Sewing, knitting, and the sprinkling of other crafty things I do keep me sane. This is definitely a time in the world when we desperately need activities to keep us sane. But, because of a long vacation, a house guest and home projects, and then more house guests this past weekend, it also being gardening season, and me trying to get into an exercise routine at home (I work from home, with no gym or yoga studio close enough to get me to actually go regularly) while also trying to work on issues associated with a reoccurring shoulder problem, I haven’t really done my most favorite, stress-relieving activities in over a month. Like, 6 weeks or more. The good news is that I’m enjoying working out at home (I mean… kinda?), and that does help relieve some stress and tension. But it’s NOT the same as knitting or sewing!
So what do you do, when you haven’t been able to do your favorite activities? We all go through times when we just don’t have the time and/or energy. I, for one, plan. And daydream. And I’ve been doing a lot of both lately!
Heading into summer, my thoughts have been with two main “themes”, if you will: Western/ Southwestern, and tropical. Both are prominent players in my wardrobe, so it’s not like this is anything new. Except they tend to be styles or prints I don’t sew a lot, for some reason. (My Shaheen-inspired sarong dress, not included.)
Here are a few ideas that have been on my mind lately, with a new wild card thrown in at the end that I added just last week!
Peasant blouses and patio blouses
The two types of blouses I’m most interested in sewing right now are rick-rack trimmed patio blouses, and peasant blouses (plain, trimmed, or maybe even embroidered).
I’ve been on the hunt for just the right peasant blouse pattern for eons, and finally finally, it looks like Gretchen Hirsch’s new Charm Patterns line will hit the nail on the head. I backed the project and will get both of the first two patterns, one of which looks like the ideal peasant blouse that I’ve been hunting for! Fitted through the waist, elastic neckline and sleeves, modest in the cleavage-covering department (I’m always wary of people looking down my top since I’m short).
Source: Charm Patterns Kickstarter, peasant blouse sewing pattern
I can’t wait to get my hands on this pattern!
Patio blouses are easier, because I already have two vintage patterns that fit the bill, McCall’s 9925 and Simplicity 3978.
I have some metallic rick rack (or is it ric rac? I see both spellings) and red poplin, so I’ll likely start with that combo. Fun, right?
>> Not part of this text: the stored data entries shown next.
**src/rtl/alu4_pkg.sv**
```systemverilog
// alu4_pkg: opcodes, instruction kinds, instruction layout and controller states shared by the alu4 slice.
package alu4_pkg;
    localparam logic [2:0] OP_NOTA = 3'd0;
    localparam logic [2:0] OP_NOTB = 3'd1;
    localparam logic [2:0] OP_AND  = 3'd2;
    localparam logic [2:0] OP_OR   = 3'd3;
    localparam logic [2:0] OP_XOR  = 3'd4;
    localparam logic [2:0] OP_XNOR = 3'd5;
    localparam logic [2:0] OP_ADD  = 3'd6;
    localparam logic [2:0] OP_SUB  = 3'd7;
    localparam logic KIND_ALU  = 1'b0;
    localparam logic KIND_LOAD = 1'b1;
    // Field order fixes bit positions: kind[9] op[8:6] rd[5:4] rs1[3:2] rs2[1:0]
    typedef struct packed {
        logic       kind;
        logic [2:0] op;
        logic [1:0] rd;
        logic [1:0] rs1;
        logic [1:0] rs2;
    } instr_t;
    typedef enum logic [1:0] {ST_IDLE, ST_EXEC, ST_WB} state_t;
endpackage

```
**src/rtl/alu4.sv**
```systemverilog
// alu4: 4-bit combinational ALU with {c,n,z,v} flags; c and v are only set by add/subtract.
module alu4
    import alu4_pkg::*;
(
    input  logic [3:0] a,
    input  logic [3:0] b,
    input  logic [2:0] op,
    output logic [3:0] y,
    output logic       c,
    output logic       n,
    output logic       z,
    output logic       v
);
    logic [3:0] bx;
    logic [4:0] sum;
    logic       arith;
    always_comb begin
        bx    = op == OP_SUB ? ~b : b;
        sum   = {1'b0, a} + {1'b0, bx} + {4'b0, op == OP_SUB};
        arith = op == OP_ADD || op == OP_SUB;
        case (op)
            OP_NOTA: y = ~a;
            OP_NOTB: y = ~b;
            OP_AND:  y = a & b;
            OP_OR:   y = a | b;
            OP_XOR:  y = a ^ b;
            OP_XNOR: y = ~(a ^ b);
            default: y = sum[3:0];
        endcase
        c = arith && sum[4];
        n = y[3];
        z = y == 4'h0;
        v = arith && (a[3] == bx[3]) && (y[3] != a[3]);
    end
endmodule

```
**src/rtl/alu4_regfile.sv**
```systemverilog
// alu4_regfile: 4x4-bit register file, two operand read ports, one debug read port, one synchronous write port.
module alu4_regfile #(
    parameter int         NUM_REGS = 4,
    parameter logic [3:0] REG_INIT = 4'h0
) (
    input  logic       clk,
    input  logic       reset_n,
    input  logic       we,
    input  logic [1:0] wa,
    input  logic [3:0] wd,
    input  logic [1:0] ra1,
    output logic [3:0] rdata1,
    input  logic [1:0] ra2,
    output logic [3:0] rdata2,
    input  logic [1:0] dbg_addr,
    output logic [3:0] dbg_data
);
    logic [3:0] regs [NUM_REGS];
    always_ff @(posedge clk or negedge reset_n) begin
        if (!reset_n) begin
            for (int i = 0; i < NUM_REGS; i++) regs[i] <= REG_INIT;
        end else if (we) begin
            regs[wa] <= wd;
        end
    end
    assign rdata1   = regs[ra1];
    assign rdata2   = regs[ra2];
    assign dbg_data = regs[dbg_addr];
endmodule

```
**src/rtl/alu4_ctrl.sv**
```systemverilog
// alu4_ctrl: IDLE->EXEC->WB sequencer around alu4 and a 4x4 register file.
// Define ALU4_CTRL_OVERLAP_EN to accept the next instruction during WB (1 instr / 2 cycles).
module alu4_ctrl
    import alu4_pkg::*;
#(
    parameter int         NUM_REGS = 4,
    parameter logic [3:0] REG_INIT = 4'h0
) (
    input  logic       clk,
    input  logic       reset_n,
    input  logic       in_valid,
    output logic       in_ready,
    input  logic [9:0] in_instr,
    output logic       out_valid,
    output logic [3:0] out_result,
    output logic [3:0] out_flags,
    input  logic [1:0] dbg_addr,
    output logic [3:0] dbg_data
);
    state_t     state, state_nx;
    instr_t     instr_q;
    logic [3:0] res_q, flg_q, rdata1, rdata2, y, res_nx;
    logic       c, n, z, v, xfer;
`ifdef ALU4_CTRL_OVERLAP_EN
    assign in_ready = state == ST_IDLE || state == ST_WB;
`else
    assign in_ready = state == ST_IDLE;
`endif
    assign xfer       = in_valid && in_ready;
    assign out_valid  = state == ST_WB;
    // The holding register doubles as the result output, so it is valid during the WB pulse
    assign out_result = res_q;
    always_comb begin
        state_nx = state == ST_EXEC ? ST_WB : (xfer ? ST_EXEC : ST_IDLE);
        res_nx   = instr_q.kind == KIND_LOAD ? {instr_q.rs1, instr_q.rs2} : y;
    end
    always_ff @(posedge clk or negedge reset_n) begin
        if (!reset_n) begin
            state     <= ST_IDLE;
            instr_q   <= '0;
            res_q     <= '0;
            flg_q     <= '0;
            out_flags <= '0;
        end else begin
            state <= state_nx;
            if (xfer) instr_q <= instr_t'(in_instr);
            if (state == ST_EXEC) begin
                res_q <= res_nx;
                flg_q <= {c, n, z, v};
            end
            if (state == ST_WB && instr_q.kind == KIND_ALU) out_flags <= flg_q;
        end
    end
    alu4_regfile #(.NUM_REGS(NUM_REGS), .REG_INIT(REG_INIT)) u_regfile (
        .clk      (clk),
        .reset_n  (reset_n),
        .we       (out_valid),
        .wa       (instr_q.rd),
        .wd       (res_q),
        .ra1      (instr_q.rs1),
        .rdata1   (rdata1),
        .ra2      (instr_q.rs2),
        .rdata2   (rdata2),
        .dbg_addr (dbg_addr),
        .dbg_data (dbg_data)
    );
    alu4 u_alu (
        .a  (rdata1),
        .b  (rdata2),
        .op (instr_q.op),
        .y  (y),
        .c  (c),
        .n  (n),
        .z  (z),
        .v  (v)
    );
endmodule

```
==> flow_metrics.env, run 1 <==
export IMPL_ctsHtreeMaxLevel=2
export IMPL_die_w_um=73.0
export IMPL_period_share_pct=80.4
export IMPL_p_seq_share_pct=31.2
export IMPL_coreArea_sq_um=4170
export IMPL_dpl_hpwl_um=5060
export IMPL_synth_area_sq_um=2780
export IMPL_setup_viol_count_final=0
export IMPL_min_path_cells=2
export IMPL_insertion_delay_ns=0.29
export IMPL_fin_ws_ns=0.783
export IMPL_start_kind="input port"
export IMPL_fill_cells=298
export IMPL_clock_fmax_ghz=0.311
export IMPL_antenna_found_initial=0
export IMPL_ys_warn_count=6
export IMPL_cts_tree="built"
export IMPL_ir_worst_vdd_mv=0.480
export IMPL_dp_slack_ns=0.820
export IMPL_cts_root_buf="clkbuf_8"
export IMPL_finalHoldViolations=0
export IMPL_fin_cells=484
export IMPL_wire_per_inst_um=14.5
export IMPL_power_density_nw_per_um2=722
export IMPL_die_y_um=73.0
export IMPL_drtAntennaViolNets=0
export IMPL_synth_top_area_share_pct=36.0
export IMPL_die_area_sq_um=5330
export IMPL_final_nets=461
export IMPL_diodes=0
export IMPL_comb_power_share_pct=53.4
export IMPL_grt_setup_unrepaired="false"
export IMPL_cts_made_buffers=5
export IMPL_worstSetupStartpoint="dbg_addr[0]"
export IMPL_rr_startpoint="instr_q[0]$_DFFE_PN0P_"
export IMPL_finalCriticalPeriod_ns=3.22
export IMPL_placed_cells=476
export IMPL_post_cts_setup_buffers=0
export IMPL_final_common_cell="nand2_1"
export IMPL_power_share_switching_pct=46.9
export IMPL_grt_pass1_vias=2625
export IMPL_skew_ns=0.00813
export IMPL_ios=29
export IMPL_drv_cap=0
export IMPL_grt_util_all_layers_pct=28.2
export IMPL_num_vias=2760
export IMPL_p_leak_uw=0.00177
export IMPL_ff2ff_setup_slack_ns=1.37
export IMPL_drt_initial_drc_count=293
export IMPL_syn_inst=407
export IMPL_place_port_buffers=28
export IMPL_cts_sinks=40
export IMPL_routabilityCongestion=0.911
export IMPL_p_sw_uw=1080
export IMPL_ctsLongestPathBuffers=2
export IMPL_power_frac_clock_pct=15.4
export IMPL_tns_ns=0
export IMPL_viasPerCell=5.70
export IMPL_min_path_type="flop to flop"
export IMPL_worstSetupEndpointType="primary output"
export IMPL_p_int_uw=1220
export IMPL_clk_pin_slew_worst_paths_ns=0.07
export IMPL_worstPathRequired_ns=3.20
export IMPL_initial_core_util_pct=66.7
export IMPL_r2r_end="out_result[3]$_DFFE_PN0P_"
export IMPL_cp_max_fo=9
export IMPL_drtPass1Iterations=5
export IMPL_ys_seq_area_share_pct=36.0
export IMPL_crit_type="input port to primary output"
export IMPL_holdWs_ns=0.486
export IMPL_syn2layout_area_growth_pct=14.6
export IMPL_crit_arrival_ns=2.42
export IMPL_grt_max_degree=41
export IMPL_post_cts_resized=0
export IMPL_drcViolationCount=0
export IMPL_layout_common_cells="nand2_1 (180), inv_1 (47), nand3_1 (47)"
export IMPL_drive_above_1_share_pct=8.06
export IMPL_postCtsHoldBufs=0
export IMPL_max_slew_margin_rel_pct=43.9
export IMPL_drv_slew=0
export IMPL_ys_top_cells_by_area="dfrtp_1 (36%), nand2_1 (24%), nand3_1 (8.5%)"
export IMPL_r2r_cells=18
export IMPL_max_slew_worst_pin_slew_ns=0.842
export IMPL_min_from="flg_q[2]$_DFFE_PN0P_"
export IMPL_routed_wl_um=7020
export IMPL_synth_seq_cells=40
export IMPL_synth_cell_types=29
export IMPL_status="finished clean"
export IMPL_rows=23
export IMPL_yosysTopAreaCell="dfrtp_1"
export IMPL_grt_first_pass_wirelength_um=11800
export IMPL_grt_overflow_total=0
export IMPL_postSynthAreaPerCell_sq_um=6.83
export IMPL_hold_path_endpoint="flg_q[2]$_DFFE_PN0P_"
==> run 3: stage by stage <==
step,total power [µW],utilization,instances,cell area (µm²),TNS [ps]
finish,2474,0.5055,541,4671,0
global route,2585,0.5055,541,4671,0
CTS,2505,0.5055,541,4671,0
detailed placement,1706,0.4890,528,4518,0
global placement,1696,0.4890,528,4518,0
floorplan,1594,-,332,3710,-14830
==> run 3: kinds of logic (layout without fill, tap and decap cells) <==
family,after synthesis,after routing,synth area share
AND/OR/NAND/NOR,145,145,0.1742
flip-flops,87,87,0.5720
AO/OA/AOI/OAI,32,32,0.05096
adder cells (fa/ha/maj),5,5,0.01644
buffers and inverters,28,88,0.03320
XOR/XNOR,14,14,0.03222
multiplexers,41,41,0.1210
### config.mk
export PLATFORM = sky130hd
export DESIGN_NAME = pc_unit_flat
export DESIGN_NICKNAME = d
export VERILOG_FILES = /design/src/rtl/pc_unit_if.sv /design/src/rtl/pc_unit.sv /design/src/flat_wrapper.sv
export SDC_FILE = /design/constraint.sdc
export NUM_CORES = 1
export LEC_CHECK = 0
export ABC_AREA = 1
export CAP_MARGIN = 20
export CORE_MARGIN = 1
export CORE_UTILIZATION = 40
export CTS_CLUSTER_DIAMETER = 150
export DETAILED_ROUTE_END_ITERATION = 8
export PLACE_DENSITY = 0.63
export SYNTH_ARGS = -nofsm -noshare
export SYNTH_HDL_FRONTEND = slang
export SYNTH_SLANG_ARGS = --single-unit
### constraint.sdc
create_clock -name clk -period 4.3 [get_ports clk]
set_clock_uncertainty 0.2 [all_clocks]
set_input_delay 1.29 -clock clk [delete_from_list [all_inputs] [get_ports clk]]
set_output_delay 1.29 -clock clk [all_outputs]
set_load 0.02 [all_outputs]
### src/rtl/pc_unit_if.sv
// Fetch/redirect bundle between the core and the program-counter unit.
// The master side is the core (control, immediates, fetch ready); the slave is pc_unit.
interface pc_unit_if #(
   parameter int unsigned XLEN = 32
);
   logic            stall;
   logic [1:0]      pc_src;
   logic [XLEN-1:0] imm_op;
   logic [XLEN-1:0] rs1_val;
   logic            trap_req;
   logic            halt;
   logic            fetch_ready;
   logic            fetch_valid;
   logic [XLEN-1:0] pc_out;
   logic [XLEN-1:0] pc_plus4;
   logic            misalign;
   logic [XLEN-1:0] bad_addr;

   modport master (
      output stall, pc_src, imm_op, rs1_val, trap_req, halt, fetch_ready,
      input  fetch_valid, pc_out, pc_plus4, misalign, bad_addr
   );

   modport slave (
      input  stall, pc_src, imm_op, rs1_val, trap_req, halt, fetch_ready,
      output fetch_valid, pc_out, pc_plus4, misalign, bad_addr
   );
endinterface

### src/rtl/pc_unit.sv
// Program-counter unit: boot delay, fetch handshake, PC-relative/JALR redirects,
// misaligned-target trapping and a halt state.
module pc_unit #(
   parameter int unsigned     XLEN        = 32,
   parameter logic [XLEN-1:0] RESET_VEC   = '0,
   parameter logic [XLEN-1:0] TRAP_VEC    = XLEN'(32'h0000_0100),
   parameter int unsigned     IALIGN      = 4,
   parameter int unsigned     BOOT_CYCLES = 2
) (
   input logic       clk,
   input logic       rst,
   pc_unit_if.slave  bus
);

   localparam int unsigned CW = (BOOT_CYCLES < 1) ? 1 : $clog2(BOOT_CYCLES + 1);
   localparam logic [XLEN-1:0] JALR_MASK = {{(XLEN-1){1'b1}}, 1'b0};

   typedef enum logic [1:0] {
      StBoot,
      StRun,
      StHalt
   } state_e;

   state_e          state_q;
   logic [CW-1:0]   boot_cnt_q;
   logic [XLEN-1:0] pc_q;
   logic [XLEN-1:0] bad_addr_q;
   logic            misalign_q;

   logic            is_redirect;
   logic [XLEN-1:0] rel_target;
   logic [XLEN-1:0] jalr_target;
   logic [XLEN-1:0] target;
   logic            target_mis;

   always_comb begin
      rel_target  = pc_q + bus.imm_op;
      jalr_target = (bus.rs1_val + bus.imm_op) & JALR_MASK;
      is_redirect = (bus.pc_src == 2'b01) || (bus.pc_src == 2'b10);
      target      = (bus.pc_src == 2'b10) ? jalr_target : rel_target;
      target_mis  = (IALIGN == 2) ? target[0] : (target[1:0] != 2'b00);
   end

   always_ff @(posedge clk or posedge rst) begin
      if (rst) begin
         state_q    <= StBoot;
         boot_cnt_q <= '0;
         pc_q       <= RESET_VEC;
         bad_addr_q <= '0;
         misalign_q <= 1'b0;
      end else begin
         misalign_q <= 1'b0;
         unique case (state_q)
            StBoot: begin
               if (boot_cnt_q == CW'(BOOT_CYCLES)) begin
                  state_q <= StRun;
               end else begin
                  boot_cnt_q <= boot_cnt_q + 1'b1;
               end
            end
            StRun: begin
               if (bus.trap_req) begin
                  pc_q <= TRAP_VEC;
               end else if (bus.halt) begin
                  state_q <= StHalt;
               end else if (bus.stall) begin
                  pc_q <= pc_q;
               end else if (is_redirect) begin
                  // Redirects abandon any outstanding request, so fetch_ready is not consulted.
                  if (target_mis) begin
                     pc_q       <= TRAP_VEC;
                     bad_addr_q <= target;
                     misalign_q <= 1'b1;
                  end else begin
                     pc_q <= target;
                  end
               end else if (bus.fetch_ready) begin
                  pc_q <= pc_q + XLEN'(4);
               end
            end
            StHalt: begin
               if (bus.trap_req) begin
                  pc_q    <= TRAP_VEC;
                  state_q <= StRun;
               end
            end
            default: state_q <= StBoot;
         endcase
      end
   end

   assign bus.fetch_valid = (state_q == StRun);
   assign bus.pc_out      = pc_q;
   assign bus.pc_plus4    = pc_q + XLEN'(4);
   assign bus.misalign    = misalign_q;
   assign bus.bad_addr    = bad_addr_q;

endmodule

### src/flat_wrapper.sv
// flat-port wrapper written by rule: the top's interface ports become plain ports
module pc_unit_flat 
#(
   parameter int unsigned     XLEN        = 32,
   parameter logic [XLEN-1:0] RESET_VEC   = '0,
   parameter logic [XLEN-1:0] TRAP_VEC    = XLEN'(32'h0000_0100),
   parameter int unsigned     IALIGN      = 4,
   parameter int unsigned     BOOT_CYCLES = 2
)
  (clk, rst, bus_stall, bus_pc_src, bus_imm_op, bus_rs1_val, bus_trap_req, bus_halt, bus_fetch_ready, bus_fetch_valid, bus_pc_out, bus_pc_plus4, bus_misalign, bus_bad_addr);
  pc_unit_if #(.XLEN(XLEN)) bus_i ();
  input logic clk;
  input logic rst;
  input wire logic [$bits(bus_i.stall)-1:0] bus_stall;
  input wire logic [$bits(bus_i.pc_src)-1:0] bus_pc_src;
  input wire logic [$bits(bus_i.imm_op)-1:0] bus_imm_op;
  input wire logic [$bits(bus_i.rs1_val)-1:0] bus_rs1_val;
  input wire logic [$bits(bus_i.trap_req)-1:0] bus_trap_req;
  input wire logic [$bits(bus_i.halt)-1:0] bus_halt;
  input wire logic [$bits(bus_i.fetch_ready)-1:0] bus_fetch_ready;
  output wire logic [$bits(bus_i.fetch_valid)-1:0] bus_fetch_valid;
  output wire logic [$bits(bus_i.pc_out)-1:0] bus_pc_out;
  output wire logic [$bits(bus_i.pc_plus4)-1:0] bus_pc_plus4;
  output wire logic [$bits(bus_i.misalign)-1:0] bus_misalign;
  output wire logic [$bits(bus_i.bad_addr)-1:0] bus_bad_addr;
  assign bus_i.stall = bus_stall;
  assign bus_i.pc_src = bus_pc_src;
  assign bus_i.imm_op = bus_imm_op;
  assign bus_i.rs1_val = bus_rs1_val;
  assign bus_i.trap_req = bus_trap_req;
  assign bus_i.halt = bus_halt;
  assign bus_i.fetch_ready = bus_fetch_ready;
  assign bus_fetch_valid = bus_i.fetch_valid;
  assign bus_pc_out = bus_i.pc_out;
  assign bus_pc_plus4 = bus_i.pc_plus4;
  assign bus_misalign = bus_i.misalign;
  assign bus_bad_addr = bus_i.bad_addr;
  pc_unit #(.XLEN(XLEN), .RESET_VEC(RESET_VEC), .TRAP_VEC(TRAP_VEC), .IALIGN(IALIGN), .BOOT_CYCLES(BOOT_CYCLES)) u_core (.clk(clk), .rst(rst), .bus(bus_i));
endmodule
Word-level counts from Yosys, hierarchy flattened
Index checks and enable logic that the tools add are counted.
{"block": "op_classes", "bitwise_logic": 4, "muxes": 20, "n_reduce_logical": 8, "n_eq_ne": 12, "n_addsub": 4}
{"op": "2-to-1 mux 32 bit", "count": 8}
{"op": "adder 32 bit", "count": 2}
{"op": "one-hot mux 32 bit (2 select lines)", "count": 1}
{"op": "adder 32 x 3 -> 32 bit (second input constant)", "count": 1}
{"op": "2-to-1 mux 2 bit", "count": 4}
{"op": "== test 2 bit (second input constant)", "count": 3}
{"op": "2-to-1 mux 1 bit", "count": 6}
{"op": "inequality test 2 bit (second input constant)", "count": 3}
{"op": "inequality test 3 bit (second input constant)", "count": 2}
{"op": "one-hot mux 2 bit (3 select lines)", "count": 1}
{"op": "AND reduction 6 bit", "count": 1}
{"op": "AND reduction 5 bit", "count": 1}
{"op": "== test 2 x 1 -> 1 bit (second input constant)", "count": 2}
{"op": "inequality test 4 x 3 -> 1 bit (second input constant)", "count": 1}
{"op": "NOT 1 bit", "count": 4}
{"op": "AND reduction 4 bit", "count": 1}
{"op": "nonzero test 2 bit", "count": 2}
{"op": "adder 2 x 1 -> 2 bit (second input constant)", "count": 1}
{"op": "logical NOT 2 bit", "count": 1}
{"op": "inequality test 2 x 1 -> 1 bit (second input constant)", "count": 1}
{"op": "AND reduction 2 bit", "count": 1}
{"op": "logical OR 1 bit", "count": 1}
{"block": "word_totals", "word_cells": 53, "ff_bits": 69, "out_inout_bits": 98, "input_bits": 72}

Logic depth before layout (Yosys ltp)
{"block": "depth", "depth_word": 9, "mapped_depth": 17, "depth_no_buf": 17}

Least setup slack after synthesis
Ideal clock, no wire load.
{"block": "synth_timing", "path_type": "register to output", "from": "register u_core.pc_q[3] (netlist: u_core.bus.pc_out[3])", "to": "output bus_pc_plus4[16]", "n_path_buf": 0, "t_required_ns": 2.810, "stages_incl_launch_ff": 9, "slack_ns": 1.088, "arrival_ns": 1.722, "cell_sequence": "dfrtp_1 > ha_1 > nand3_2 > inv_2 > nand2_4 > nor2_4 > nand2_2 > nor2_4 > xor2_1"}
{"block": "synth_via", "elab_chain_cells": 1}
{"element": "start, declared", "line_no": "pc_unit.sv:26", "source": "logic [XLEN-1:0] pc_q;"}
{"element": "start signal, assigned", "line_no": "pc_unit.sv:67", "source": "pc_q <= pc_q;"}
{"element": "start signal, assigned", "line_no": "pc_unit.sv:75", "source": "pc_q <= target;"}
{"element": "start signal, assigned", "line_no": "pc_unit.sv:78", "source": "pc_q <= pc_q + XLEN'(4);"}
{"element": "adder 32 x 3 -> 32 bit", "line_no": "pc_unit.sv:94", "source": "assign bus.pc_plus4 = pc_q + XLEN'(4);"}
{"element": "end, declared", "line_no": "flat_wrapper.sv:23", "source": "output wire logic [$bits(bus_i.pc_plus4)-1:0] bus_pc_plus4;"}
No other way between the ends.

Worst setup path in the final report
{"block": "layout_timing", "from": "register u_core.pc_q[4] (netlist: u_core.bus.pc_out[4])", "to": "output bus_pc_plus4[27]"}
Same word-level chain as after synthesis.

==> results.yml <==
clocking:
  clk_path_buf_depth: 2
  cts_tree: "built"
  postCtsSetupRepairBufs: 0
  cts.clk_slew.worst_paths_ps: 60
  insertion_delay_ps: 330
  clock_sinks: 69
  h-tree-depth: 3
  cts_root_buf: "clkbuf_16"
  numCtsBuffers: 9
worst_hold_path:
  hold_path_class: "reg2reg"
  hold_depth: 2
placed_design:
  place.gp.congestion: 0.9423
  portBuffers: 169
  dp_hpwl_um: 27650
  place_area_um2: 11090
synth:
  synthFlopType: "dfrtp_1"
  synthArstFlopShare: 1.000
  netlist.area_leader.share: 0.2708
  syn_inst: 1618
  synthXorXnorAreaFrac: 0.03305
  synth_compound_area_frac: 0.07929
  synth_common_cells: "650 x nand2_1, 302 x inv_1, 146 x nand3_1"
  ys_ff_latch: 69
  synth_top_family_by_area: "simple AND/OR/NAND/NOR gates"
  synth_warnings: 0
  syn-cell-area_um2: 9010
  syn_nets: 1759
  yosysMostFrequentCell: "nand2_1"
  ys_top_cells_by_area: "nand2_1 27%, dfrtp_1 19%, inv_1 13%, ha_1 9.3%, nand3_1 8.1%"
  synth_seq_area_share: 0.1916
  muxShareOfSynthArea: 0
  yosys.area_share.simple: 0.4516
  synth_edf_count: 0
  synth_top_area_cell: "nand2_1"
  synth.distinct_cells: 43
  synth-adder-area-share: 0.09749
  postSynthAreaPerCell_um2: 5.569
sta:
  fmax_mhz: 240.2
  fin_crit_sh: 0.9682
  setup_viol: 0
  setup-tns-final_ps: 0
  grt_setup_unrepaired: "no"
  relSlewSlack: 0.3861
  slew_viol_final: 0
  final-hold-violation-count: 0
  fin_hold_ws_ps: 281.0
  period_minus_slack_ps: 4163
  tightest_slew_ps: 920.8
global_routing:
  gr-usage-all-layers: 0.2859
  antenna_found_initial: 0
  gr-total-overflow: 0
  grt_max_degree: 70
  grt_pass1_wl_um: 51670
  grt_pass1_vias: 9735
floorplan:
  die_w_um: 152.1
  die-area_um2: 23130
  die_y_um: 152.1
  rows: 54
  ios: 170
  start_util: 0.4103
  coreArea_um2: 21960
pwr:
  ir_drop_uv: 624.3
  power.density_nw_per_um2: 571.2
  p_leak_nw: 6.570
  power_w: 0.006512
finish:
  diodes: 0
  postLayoutCoreUtil: 0.5192
  design_area_um2: 11400
  num-nets-final: 1937
  drive_gt1_frac: 0.04553
  area_growth_pct: 26.54
drt:
  drtIter0Drc: 942
  wl_per_cell_um: 16.01
  routed_wirelength_um: 33310
  drc: 15
  routed_via_density: 5.060
  drt_pass1_iterations: 7
  vias: 10530
  drtAntennaViolNets: 0
critical_path:
  crit_fanout: 6
  startpoint_type: "flop"
  required_ps: 2810
  end_kind: "primary output"
  r2r_cells: 16
  crit_arrival_ps: 2670
  criticalPathCategory: "reg2out"
job:
  drv_cap: 0
outcome:
  status: "finished, violations left"
  violations: "DRC"
-- power by group --
part	total (W)	internal [W]	switching (W)
Sequential	0.00125	0.000906	0.000343
Combinational	0.00450	0.00170	0.00280
Clock	0.000763	0.000457	0.000306
-- sequential cells by signal, indices dropped and copies added (netlist names) --
register and cells:
u_core.bus.pc_out 32, u_core.state_q 2, u_core.bus.bad_addr 32, u_core.boot_cnt_q 2, u_core.bus.misalign 1
-- per-layer routing --
layer  part of all wire  routed length (um)  global-route usage  up-vias
met2               0.43               14280              0.4530      415
met4              0.025                 818             0.08601        0
met5                  0                   0                   0        -
met3              0.075                2497             0.02966       49
met1               0.47               15720              0.4084     4714
li1                   -                   -                   -     5351
-- per-stage QoR --
stage,setup slack (ps),std cells
after global placement,311.1,2065
after global routing,27.84,2081
after CTS,2.089,2081
final,136.7,2081
after detailed placement,280.5,2065
after floorplan,1070,1618
-- critical path: stages (launching register included) --
cell             delay [ps]
dfrtp_1                 560
nand3_2                 180
nor2_2                  120
inv_2                    70
nor2_4                  160
inv_2                    60
nor2_2                  180
nand3_1                 150
xor2_1                  190
inv_1                    70
clkdlybuf4s50_1         600
-- worst paths after layout --
kind / startpoint / end / slack [ps]
worst max-delay path: u_core.bus.pc_out[4]$_DFFE_PP0P_ / bus_pc_plus4[27] / 140
min in group asynchronous: rst / u_core.bus.pc_out[25]$_DFFE_PP0P_ / 1330
worst min register to register: u_core.bus.bad_addr[0]$_DFFE_PP0P_ / u_core.bus.bad_addr[0]$_DFFE_PP0P_ / 280
max in group asynchronous: rst / u_core.bus.pc_out[2]$_DFFE_PP0P_ / 1890
worst min-delay path: u_core.bus.bad_addr[0]$_DFFE_PP0P_ / u_core.bus.bad_addr[0]$_DFFE_PP0P_ / 280
worst max register to register: u_core.bus.pc_out[0]$_DFFE_PP0P_ / u_core.bus.pc_out[30]$_DFFE_PP0P_ / 1620
-- what timing repair did --
item,4_1_cts,5_1_grt
endpoints found under the setup margin,0,3
hold endpoints to repair,0,0
resized for setup,0,4
hold buffers,0,0
-- layout make-up --
| cell class | count | area [um^2] |
|---|---|---|
| clock buffer | 9 | 225.2 |
| timing repair buffer | 194 | 1882 |
| clock inverter | 7 | 80.08 |
| fill | 2287 | 10560 |
| tap | 280 | 350.3 |
| multi-input combinational | 1211 | 5962 |
| inverter | 311 | 1172 |
| sequential | 69 | 1729 |
-- kinds of logic (layout without fill, tap and decap cells) --
group | Yosys count | after routing
AOI/OAI and AO/OA | 134 | 134
and+or+nand+nor | 974 | 974
xor gates and xnor gates | 34 | 34
DFF | 69 | 69
buffers and inverters | 338 | 521
adders and majority gates | 69 | 69
-- layout by cell type, fill, tap and decap left out, types with 13 or more instances in the layout --
cell,count
a21oi_1,63
dfrtp_1,67
buf_4,25
clkdlybuf4s50_1,168
nand3_1,146
o21ai_1,23
o21ai_0,30
ha_1,66
nor3_1,13
inv_1,301
nand2_1,650
nor2_1,108
nand4_1,18
xor2_1,20
xnor2_1,14
Note: power is estimated with default switching activity, not from simulation.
Ideally, I’d prefer cut-on sleeves to set-in. And that’s what the few vintage patio blouse tops and dresses I own all have. I find them more comfy, especially in warmer weather, so I may modify the patterns (I’m sure you’re absolutely shocked). Some patio tops like these, with jeans, shorts or capris, some Southwestern jewelry and maybe a leather belt and tooled leather purse, and I’ll be set. The peasant blouses are even more versatile, and something I practically live in during summer, so I basically think they go with just about any look!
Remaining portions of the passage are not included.